Tuesday, January 12, 2010

164) New York Times - Opinion on US-China relationship

The Dragon's Swagger
Op-Ed Columnist
New York Times, January 12, 2010

BEIJING — A U.S. official here told me he was “getting a little nervous about 2010” when it comes to Chinese-American relations. I’d say there’s plenty of cause for that. I’m not optimistic about the world’s most important relationship in the short term.

The Obama administration came in with a deeply held philosophical view about making the Chinese stakeholders, and partners, in an interconnected world. Human rights complaints were muted, the Dalai Lama put on hold, and President Obama swung into town in November with arms outstretched to the rising behemoth.

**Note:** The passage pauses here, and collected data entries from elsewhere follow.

This design comes from an exercise in tuning for small area, a short achievable clock period and few clock cycles per item on the open sky130 flow, not from production work.
No run shown here included a check of the RTL's function; only the layout flow was run.

==> flow/design.v (outline; a module is shown in full before it is edited, if it fits) <==
// module gf_mul: 396 lines
// module chien_lane: 2170 lines
// module batch_counter: 26 lines
// module scan_ctrl: 33 lines
// module root_serializer: 113 lines
// module chien_search: 97 lines
module chien_search #(
    parameter int LANES = 16,
    parameter int DEPTH = 4
) (
    input  logic                 clk_i,
    input  logic                 rst_ni,
    input  logic                 start_req_i,
    input  logic                 root_ack_i,
    input  logic [119:0]         sigma_i,
    output logic                 start_ack_o,
    output logic                 root_req_o,
    output logic                 done_o,
    output logic [9:0]           root_pos_o,
    output logic [3:0]           root_count_o
);
  // ...
==> flow/run.sh <==
#!/bin/bash
# synth_recipe.tcl (not shown) runs the flow's synth.tcl, then flattens the netlist and writes it again
# the make line also repeats each setting of config.mk as NAME=value (left out here)
make -C /OpenROAD-flow-scripts/flow DESIGN_CONFIG=/design/flow/config.mk WORK_HOME=/design/flow/orfs CLKGATE_MAP_FILE= SYNTH_SCRIPT=/design/flow/synth_recipe.tcl finish
==> flow/config.mk <==
export PLATFORM = sky130hd
export DESIGN_NAME = chien_search
export DESIGN_NICKNAME = chien_search
export VERILOG_FILES = /design/flow/design.v
export SDC_FILE = /design/flow/constraint.sdc
export NUM_CORES = 4
export LEC_CHECK = 0
export CAP_MARGIN = 20
export CORE_MARGIN = 2
export CORE_UTILIZATION = 25
export SLEW_MARGIN = 20
==> flow/constraint.sdc <==
create_clock -name core_clock -period 5.0 [get_ports {clk_i}]
set_input_delay 1.0000 -clock core_clock [delete_from_list [all_inputs] [get_ports {clk_i}]]
set_output_delay 1.0000 -clock core_clock [all_outputs]
set_load 0.01 [all_outputs]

The Chinese were polite enough, if less so at the Copenhagen climate talks a month later, but they’re not buying this touchy-feely interconnection thing. When you’re sitting on sums north of $2 trillion in reserves, riding three decades of near double-digit growth, and just trucked past the United States to become the world’s largest auto market, nationalism trumps globalism.

Think of the headiest moments of U.S. expansion — the Gilded Age or the Roaring Twenties — to get some idea of Chinese swagger and possibility.

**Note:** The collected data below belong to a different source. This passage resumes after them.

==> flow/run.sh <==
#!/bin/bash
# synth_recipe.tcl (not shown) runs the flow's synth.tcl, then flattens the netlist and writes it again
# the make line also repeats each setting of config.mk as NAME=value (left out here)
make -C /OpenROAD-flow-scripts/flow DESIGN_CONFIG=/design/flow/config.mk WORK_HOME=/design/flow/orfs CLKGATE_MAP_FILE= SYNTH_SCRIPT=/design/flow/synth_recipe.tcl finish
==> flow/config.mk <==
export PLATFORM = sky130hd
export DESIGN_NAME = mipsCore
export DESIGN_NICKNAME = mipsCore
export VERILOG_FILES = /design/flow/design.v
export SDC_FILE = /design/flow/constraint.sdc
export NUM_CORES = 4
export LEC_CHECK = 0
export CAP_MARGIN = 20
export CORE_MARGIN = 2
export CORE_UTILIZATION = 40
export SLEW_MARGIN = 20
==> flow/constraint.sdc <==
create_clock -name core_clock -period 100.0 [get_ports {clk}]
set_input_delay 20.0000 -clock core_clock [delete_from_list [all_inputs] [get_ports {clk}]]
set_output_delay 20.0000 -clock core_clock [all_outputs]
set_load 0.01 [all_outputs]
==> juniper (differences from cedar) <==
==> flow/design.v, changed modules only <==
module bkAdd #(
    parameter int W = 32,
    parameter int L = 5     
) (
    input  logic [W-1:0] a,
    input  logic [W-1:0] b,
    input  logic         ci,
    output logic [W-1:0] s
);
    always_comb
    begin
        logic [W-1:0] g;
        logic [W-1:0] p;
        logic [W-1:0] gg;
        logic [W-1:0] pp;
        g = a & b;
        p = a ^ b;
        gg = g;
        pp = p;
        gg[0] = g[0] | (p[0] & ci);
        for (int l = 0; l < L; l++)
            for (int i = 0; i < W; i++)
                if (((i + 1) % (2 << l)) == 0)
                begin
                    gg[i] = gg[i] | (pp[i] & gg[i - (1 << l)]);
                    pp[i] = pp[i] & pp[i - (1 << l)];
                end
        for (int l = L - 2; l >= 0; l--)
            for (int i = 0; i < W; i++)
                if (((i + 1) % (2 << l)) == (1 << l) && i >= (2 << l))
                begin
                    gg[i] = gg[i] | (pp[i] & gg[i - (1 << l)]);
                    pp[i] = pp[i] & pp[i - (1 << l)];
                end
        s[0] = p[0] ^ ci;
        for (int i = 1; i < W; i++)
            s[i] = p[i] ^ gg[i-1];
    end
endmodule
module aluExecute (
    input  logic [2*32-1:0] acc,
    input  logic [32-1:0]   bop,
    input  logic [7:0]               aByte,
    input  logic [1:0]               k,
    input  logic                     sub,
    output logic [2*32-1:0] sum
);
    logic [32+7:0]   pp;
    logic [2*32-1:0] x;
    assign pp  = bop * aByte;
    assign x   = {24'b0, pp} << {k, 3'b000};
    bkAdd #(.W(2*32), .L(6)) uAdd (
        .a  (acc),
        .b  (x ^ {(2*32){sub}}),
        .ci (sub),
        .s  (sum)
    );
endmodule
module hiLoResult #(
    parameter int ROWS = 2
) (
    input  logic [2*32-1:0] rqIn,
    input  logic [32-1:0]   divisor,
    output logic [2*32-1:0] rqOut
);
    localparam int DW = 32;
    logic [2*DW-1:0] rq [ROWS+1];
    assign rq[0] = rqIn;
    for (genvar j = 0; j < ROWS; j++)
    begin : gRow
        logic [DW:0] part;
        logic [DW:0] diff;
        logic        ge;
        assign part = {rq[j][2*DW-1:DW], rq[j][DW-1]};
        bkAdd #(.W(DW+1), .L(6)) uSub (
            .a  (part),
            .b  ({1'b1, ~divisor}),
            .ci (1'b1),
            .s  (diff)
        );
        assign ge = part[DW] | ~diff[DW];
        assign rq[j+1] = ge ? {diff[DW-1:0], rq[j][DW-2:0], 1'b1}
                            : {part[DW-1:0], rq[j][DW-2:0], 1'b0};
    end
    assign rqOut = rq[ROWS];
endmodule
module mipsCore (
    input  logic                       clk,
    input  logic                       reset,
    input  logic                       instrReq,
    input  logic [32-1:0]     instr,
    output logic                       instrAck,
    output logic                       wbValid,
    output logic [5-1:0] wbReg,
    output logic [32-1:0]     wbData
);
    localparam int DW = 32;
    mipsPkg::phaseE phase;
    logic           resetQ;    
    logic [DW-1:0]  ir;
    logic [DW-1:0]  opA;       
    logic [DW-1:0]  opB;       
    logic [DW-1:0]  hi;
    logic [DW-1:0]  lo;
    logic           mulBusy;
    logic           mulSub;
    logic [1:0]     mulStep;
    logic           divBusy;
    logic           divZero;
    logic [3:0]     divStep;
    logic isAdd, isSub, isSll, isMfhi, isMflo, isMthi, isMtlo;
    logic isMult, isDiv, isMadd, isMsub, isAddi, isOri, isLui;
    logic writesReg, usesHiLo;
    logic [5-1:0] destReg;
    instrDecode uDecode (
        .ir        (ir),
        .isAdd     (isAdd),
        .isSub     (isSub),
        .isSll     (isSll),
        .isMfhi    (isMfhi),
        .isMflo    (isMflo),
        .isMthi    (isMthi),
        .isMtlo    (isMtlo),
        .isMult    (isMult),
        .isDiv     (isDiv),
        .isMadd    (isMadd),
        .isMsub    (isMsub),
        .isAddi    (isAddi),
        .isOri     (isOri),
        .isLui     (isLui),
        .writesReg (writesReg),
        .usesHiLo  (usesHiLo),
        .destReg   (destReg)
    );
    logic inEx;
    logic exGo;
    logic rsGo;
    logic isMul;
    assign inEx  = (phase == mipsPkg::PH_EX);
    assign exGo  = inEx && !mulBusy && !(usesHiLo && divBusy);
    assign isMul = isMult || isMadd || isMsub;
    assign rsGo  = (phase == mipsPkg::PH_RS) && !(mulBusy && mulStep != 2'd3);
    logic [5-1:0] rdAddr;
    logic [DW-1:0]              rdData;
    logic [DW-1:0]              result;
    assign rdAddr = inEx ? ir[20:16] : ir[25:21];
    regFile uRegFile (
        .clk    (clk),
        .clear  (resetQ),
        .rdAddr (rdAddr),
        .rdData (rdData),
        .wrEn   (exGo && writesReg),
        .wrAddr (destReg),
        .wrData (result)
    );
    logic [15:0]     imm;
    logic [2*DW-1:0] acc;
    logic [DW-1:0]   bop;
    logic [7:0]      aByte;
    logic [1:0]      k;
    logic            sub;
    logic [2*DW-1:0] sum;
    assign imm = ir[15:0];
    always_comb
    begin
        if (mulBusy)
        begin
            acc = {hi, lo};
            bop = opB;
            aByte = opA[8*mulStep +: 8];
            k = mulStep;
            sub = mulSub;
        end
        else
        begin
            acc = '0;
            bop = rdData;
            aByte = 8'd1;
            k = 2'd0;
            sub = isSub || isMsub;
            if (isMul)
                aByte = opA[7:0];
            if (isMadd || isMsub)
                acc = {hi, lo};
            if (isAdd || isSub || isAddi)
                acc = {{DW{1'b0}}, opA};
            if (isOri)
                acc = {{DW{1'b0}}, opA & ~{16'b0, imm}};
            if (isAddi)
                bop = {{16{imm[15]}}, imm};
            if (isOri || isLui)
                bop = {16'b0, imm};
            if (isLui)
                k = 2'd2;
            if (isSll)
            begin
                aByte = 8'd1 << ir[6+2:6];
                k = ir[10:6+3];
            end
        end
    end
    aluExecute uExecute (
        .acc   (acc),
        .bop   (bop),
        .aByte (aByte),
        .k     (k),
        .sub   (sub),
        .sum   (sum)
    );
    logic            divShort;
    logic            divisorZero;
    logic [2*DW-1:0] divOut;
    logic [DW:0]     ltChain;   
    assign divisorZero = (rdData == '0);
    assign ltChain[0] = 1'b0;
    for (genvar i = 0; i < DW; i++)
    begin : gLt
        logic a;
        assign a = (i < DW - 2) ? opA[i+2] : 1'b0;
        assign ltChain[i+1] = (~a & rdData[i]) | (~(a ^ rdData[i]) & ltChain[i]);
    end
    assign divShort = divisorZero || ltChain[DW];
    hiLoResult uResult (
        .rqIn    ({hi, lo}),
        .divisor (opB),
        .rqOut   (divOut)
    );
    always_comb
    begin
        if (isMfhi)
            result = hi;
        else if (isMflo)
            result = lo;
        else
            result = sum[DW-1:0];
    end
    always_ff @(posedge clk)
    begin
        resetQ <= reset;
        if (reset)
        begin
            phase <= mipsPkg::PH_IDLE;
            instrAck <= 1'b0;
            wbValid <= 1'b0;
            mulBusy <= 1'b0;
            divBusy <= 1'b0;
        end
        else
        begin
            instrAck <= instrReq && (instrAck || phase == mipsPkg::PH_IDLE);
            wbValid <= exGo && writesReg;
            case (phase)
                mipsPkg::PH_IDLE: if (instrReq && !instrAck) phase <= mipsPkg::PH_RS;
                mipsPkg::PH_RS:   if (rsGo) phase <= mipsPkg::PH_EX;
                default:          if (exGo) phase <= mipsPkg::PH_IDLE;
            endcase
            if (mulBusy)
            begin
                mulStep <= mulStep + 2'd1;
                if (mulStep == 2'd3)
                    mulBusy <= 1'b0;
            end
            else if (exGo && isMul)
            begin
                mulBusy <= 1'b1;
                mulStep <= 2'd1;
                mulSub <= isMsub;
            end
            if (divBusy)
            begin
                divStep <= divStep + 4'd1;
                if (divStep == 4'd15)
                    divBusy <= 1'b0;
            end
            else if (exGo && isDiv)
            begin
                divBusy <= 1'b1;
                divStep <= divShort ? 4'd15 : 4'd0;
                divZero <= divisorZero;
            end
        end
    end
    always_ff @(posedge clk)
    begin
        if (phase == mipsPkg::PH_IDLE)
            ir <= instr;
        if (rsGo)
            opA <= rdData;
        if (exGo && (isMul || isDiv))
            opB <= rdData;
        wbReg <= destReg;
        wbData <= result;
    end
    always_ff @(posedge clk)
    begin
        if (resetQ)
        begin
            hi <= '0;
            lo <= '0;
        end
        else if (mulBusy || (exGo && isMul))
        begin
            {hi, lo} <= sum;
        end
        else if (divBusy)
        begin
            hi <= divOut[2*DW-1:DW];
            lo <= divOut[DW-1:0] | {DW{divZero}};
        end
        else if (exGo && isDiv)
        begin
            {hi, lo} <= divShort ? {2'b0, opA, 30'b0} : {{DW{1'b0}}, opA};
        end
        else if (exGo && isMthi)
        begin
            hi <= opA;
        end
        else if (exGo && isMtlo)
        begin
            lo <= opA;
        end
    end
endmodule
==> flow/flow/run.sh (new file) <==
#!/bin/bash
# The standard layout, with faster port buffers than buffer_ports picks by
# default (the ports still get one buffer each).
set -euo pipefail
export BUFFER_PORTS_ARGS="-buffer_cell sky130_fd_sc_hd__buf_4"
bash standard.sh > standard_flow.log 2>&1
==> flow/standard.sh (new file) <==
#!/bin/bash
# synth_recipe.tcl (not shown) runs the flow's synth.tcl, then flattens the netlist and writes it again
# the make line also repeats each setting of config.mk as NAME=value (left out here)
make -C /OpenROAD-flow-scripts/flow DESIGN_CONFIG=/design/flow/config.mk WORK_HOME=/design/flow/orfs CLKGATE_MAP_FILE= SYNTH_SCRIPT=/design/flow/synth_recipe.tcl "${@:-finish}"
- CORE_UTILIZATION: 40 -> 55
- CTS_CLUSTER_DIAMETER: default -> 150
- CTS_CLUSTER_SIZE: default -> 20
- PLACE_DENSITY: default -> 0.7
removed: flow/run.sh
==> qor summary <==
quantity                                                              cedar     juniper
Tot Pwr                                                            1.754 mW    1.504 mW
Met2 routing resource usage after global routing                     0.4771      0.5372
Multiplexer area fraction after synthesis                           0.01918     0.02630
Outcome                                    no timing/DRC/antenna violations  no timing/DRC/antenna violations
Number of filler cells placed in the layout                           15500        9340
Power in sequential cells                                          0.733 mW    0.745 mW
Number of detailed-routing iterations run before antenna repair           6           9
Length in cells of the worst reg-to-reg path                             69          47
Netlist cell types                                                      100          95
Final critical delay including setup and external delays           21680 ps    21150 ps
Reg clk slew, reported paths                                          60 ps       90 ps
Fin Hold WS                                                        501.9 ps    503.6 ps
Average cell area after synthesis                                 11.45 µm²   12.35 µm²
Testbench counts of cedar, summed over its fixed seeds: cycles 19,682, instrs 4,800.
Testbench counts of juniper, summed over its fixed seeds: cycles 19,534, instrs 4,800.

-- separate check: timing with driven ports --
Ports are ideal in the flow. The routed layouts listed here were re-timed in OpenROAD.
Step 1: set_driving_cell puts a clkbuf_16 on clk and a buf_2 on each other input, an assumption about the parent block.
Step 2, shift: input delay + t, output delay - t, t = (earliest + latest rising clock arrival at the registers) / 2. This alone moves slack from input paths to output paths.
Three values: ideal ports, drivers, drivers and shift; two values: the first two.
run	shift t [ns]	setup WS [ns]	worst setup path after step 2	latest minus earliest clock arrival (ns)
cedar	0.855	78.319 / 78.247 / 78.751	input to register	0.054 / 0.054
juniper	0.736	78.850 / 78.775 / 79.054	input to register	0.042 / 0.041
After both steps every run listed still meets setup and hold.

It’s been a rough two months since that November visit. China has snubbed Obama.

Top of Obama’s human rights list when he met President Hu Jintao was the case of Liu Xiaobo, the principal author of a pro-democracy manifesto. Liu’s since been sentenced, on Christmas Day, to 11 years in prison. Take that.

Top of Obama’s nonproliferation list was Iran and the need for a united front on its nuclear program. China has since said “sanctions themselves are not an end” as the United States tries to harness support for them. Take that, too.

Top of Obama’s trade list was the need for China to allow its currency, the renminbi, to appreciate rather than pegging it at an artificially low rate that spurs Chinese exports and, in effect, keeps jobs in Guangzhou as it kills them in Ohio. But a basic rule in China is that it looks inward before it looks outward. Its cheap-currency job-hoarding is about Chinese social stability, which is Job One for Hu and his cohorts, so there’s no sign of any movement.

Take that, for good measure, Mr. President — and in a year with a U.S. mid-term election where disappearing jobs are going to haunt Obama and the Democrats.

Then there was Copenhagen, of course, where Prime Minister Wen Jiabao’s treatment of Obama left a bad taste in Washington; and the forced repatriation of Uighurs who’d fled to Cambodia from China, which infuriated Washington; and the execution of a U.K. citizen with mental problems, which dismayed Washington (and left British leaders seething). Well, you get the idea.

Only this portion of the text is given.